Limitations and Strengths of the Study
Several limitations are inherent to this study. The RBS cohort is an observational study without intervention. This population is a homogenous group of white individuals of Western European background. Given the lack of diversity, results may be difficult to generalize to a non-white, geographically distinct population. This study is also limited by fundamental design of the RBS cohort. Since this was a longitudinal prospective study of cardiovascular risk factors, there are certain items or variables that were not initially of interest but subsequently became interesting but could not be measured. Chronic liver disease was self-reported, and testing for viral hepatitis was not available at the time of the study.
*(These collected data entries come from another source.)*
$ cat src/rtl/fog_lin_interp.sv
// rtl/fog_lin_interp.sv - linear interpolating power-of-two upsampler
//
// Purpose: accepts coarse signed samples on a slow input strobe and emits
// L = 2^sel linearly interpolated samples per input interval on a fast
// output strobe, so fast-tick consumers see no step discontinuities.
//
// Ports:
//   i_clk, i_rst_n    clock, asynchronous active-low reset
//   i_in_strobe       one-cycle pulse, i_data valid
//   i_data            signed coarse sample
//   i_out_strobe      one-cycle output tick request
//   i_ratio_sel       log2 of upsampling ratio (clamped to MAX_SEL)
//   i_clr_flags       clears sticky flags
//   o_data            signed interpolated sample
//   o_valid           one-cycle pulse, o_data updated
//   o_underrun        sticky, segment ended with no new sample
//   o_overrun         sticky, pending sample overwritten
//   o_active          high once first sample is accepted
module fog_lin_interp #(
    parameter int MAX_SEL = 15,
    parameter int ACC_W   = 48
) (
    input  logic        i_clk,
    input  logic        i_rst_n,
    input  logic        i_in_strobe,
    input  logic [31:0] i_data,
    input  logic        i_out_strobe,
    input  logic [3:0]  i_ratio_sel,
    input  logic        i_clr_flags,
    output logic [31:0] o_data,
    output logic        o_valid,
    output logic        o_underrun,
    output logic        o_overrun,
    output logic        o_active
);

    typedef enum logic {ST_IDLE, ST_RUN} state_t;

    state_t                   state_q, state_d;
    logic signed [31:0]       p1_q, p1_d;
    logic signed [31:0]       pend_q, pend_d;
    logic signed [31:0]       data_q, data_d;
    logic signed [32:0]       delta_q, delta_d;
    logic signed [ACC_W-1:0]  acc_q, acc_d;
    logic [14:0]              phase_q, phase_d;
    logic [3:0]               sel_q, sel_d;
    logic                     pend_v_q, pend_v_d;
    logic                     valid_q, valid_d;
    logic                     underrun_q, underrun_d;
    logic                     overrun_q, overrun_d;
    logic                     active_q, active_d;

    logic [3:0]               sel_req;
    logic [15:0]              last_phase;
    logic                     seg_end;
    logic                     set_under;
    logic                     set_over;
    logic signed [31:0]       next_smp;

    assign sel_req    = ({1'b0, i_ratio_sel} > 5'(MAX_SEL)) ? 4'(MAX_SEL) : i_ratio_sel;
    assign last_phase = (16'd1 << sel_q) - 16'd1;
    assign seg_end    = ({1'b0, phase_q} == last_phase);

    always_comb begin
        state_d    = state_q;
        p1_d       = p1_q;
        pend_d     = pend_q;
        pend_v_d   = pend_v_q;
        data_d     = data_q;
        delta_d    = delta_q;
        acc_d      = acc_q;
        phase_d    = phase_q;
        sel_d      = sel_q;
        active_d   = active_q;
        valid_d    = 1'b0;
        set_under  = 1'b0;
        set_over   = 1'b0;
        next_smp   = p1_q;

        case (state_q)
            ST_IDLE: begin
                // First segment is flat at the first sample (delta = 0).
                if (i_in_strobe) begin
                    p1_d     = $signed(i_data);
                    acc_d    = ACC_W'($signed(i_data)) <<< sel_req;
                    delta_d  = '0;
                    phase_d  = '0;
                    sel_d    = sel_req;
                    active_d = 1'b1;
                    state_d  = ST_RUN;
                end
            end
            ST_RUN: begin
                if (i_out_strobe) begin
                    valid_d = 1'b1;
                    // acc holds value scaled by L; arithmetic shift floors.
                    data_d  = 32'(acc_q >>> sel_q);
                    if (!seg_end) begin
                        acc_d   = acc_q + ACC_W'(delta_q);
                        phase_d = phase_q + 15'd1;
                    end else begin
                        sel_d   = sel_req;
                        phase_d = '0;
                        if (pend_v_q) begin
                            next_smp = pend_q;
                            // Coincident input refills the slot in FIFO order.
                            if (i_in_strobe) pend_d = $signed(i_data);
                            else             pend_v_d = 1'b0;
                        end else if (i_in_strobe) begin
                            next_smp = $signed(i_data);
                        end else begin
                            next_smp  = p1_q;
                            set_under = 1'b1;
                        end
                        // Restart from exact segment end to avoid drift.
                        delta_d = 33'(next_smp) - 33'(p1_q);
                        acc_d   = ACC_W'(p1_q) <<< sel_req;
                        p1_d    = next_smp;
                    end
                end
                if (i_in_strobe && !(i_out_strobe && seg_end)) begin
                    pend_d   = $signed(i_data);
                    pend_v_d = 1'b1;
                    set_over = pend_v_q;
                end
            end
            default: state_d = ST_IDLE;
        endcase

        underrun_d = (underrun_q & ~i_clr_flags) | set_under;
        overrun_d  = (overrun_q  & ~i_clr_flags) | set_over;
    end

    always_ff @(posedge i_clk or negedge i_rst_n) begin
        if (!i_rst_n) begin
            state_q    <= ST_IDLE;
            p1_q       <= '0;
            pend_q     <= '0;
            pend_v_q   <= 1'b0;
            data_q     <= '0;
            delta_q    <= '0;
            acc_q      <= '0;
            phase_q    <= '0;
            sel_q      <= '0;
            valid_q    <= 1'b0;
            underrun_q <= 1'b0;
            overrun_q  <= 1'b0;
            active_q   <= 1'b0;
        end else begin
            state_q    <= state_d;
            p1_q       <= p1_d;
            pend_q     <= pend_d;
            pend_v_q   <= pend_v_d;
            data_q     <= data_d;
            delta_q    <= delta_d;
            acc_q      <= acc_d;
            phase_q    <= phase_d;
            sel_q      <= sel_d;
            valid_q    <= valid_d;
            underrun_q <= underrun_d;
            overrun_q  <= overrun_d;
            active_q   <= active_d;
        end
    end

    assign o_data     = data_q;
    assign o_valid    = valid_q;
    assign o_underrun = underrun_q;
    assign o_overrun  = overrun_q;
    assign o_active   = active_q;

endmodule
However, this cohort is unique with the median age of 72 years old and provides novel and significant contributions that certainly could be generalized to older, white individuals.
Conclusion
This study reveals that serum bilirubin levels modestly increase with age. Though the absolute bilirubin levels in older adults may be within normal ranges, small but clinically meaningful increases in bilirubin may be associated with increased mortality. Aging attenuates the association between bilirubin that is protective in middle-aged population but not so in the elderly. This study provides novel observations that could begin to change the way that bilirubin levels are interpreted and used in older populations.
Role of funding agencies
Funding agencies did not have any role in the design and conduct of the study, collection, management, or interpretation of the data; preparation, review, or approval of the manuscript.
Conflicts of interest
All authors have none to declare.
Acknowledgments
R.L. is supported in part by the American Gastroenterological Association (AGA) Foundation–Sucampo–ASP. Designated Research Award in Geriatric Gastroenterology and by a T. Franklin Williams Scholarship Award; Funding provided by: Atlantic Philanthropies, Inc., the John A. Hartford Foundation, the Association of Specialty Professors, and the American Gastroenterological Association and grant K23-DK090303, and P30CA23100-27.
The Rancho Bernardo Study was funded by the National Institutes of Health/National Institute on Aging Grants AG07181 and AG028507 and the National Institute of Diabetes and Digestive and Kidney Diseases Grant DK31801.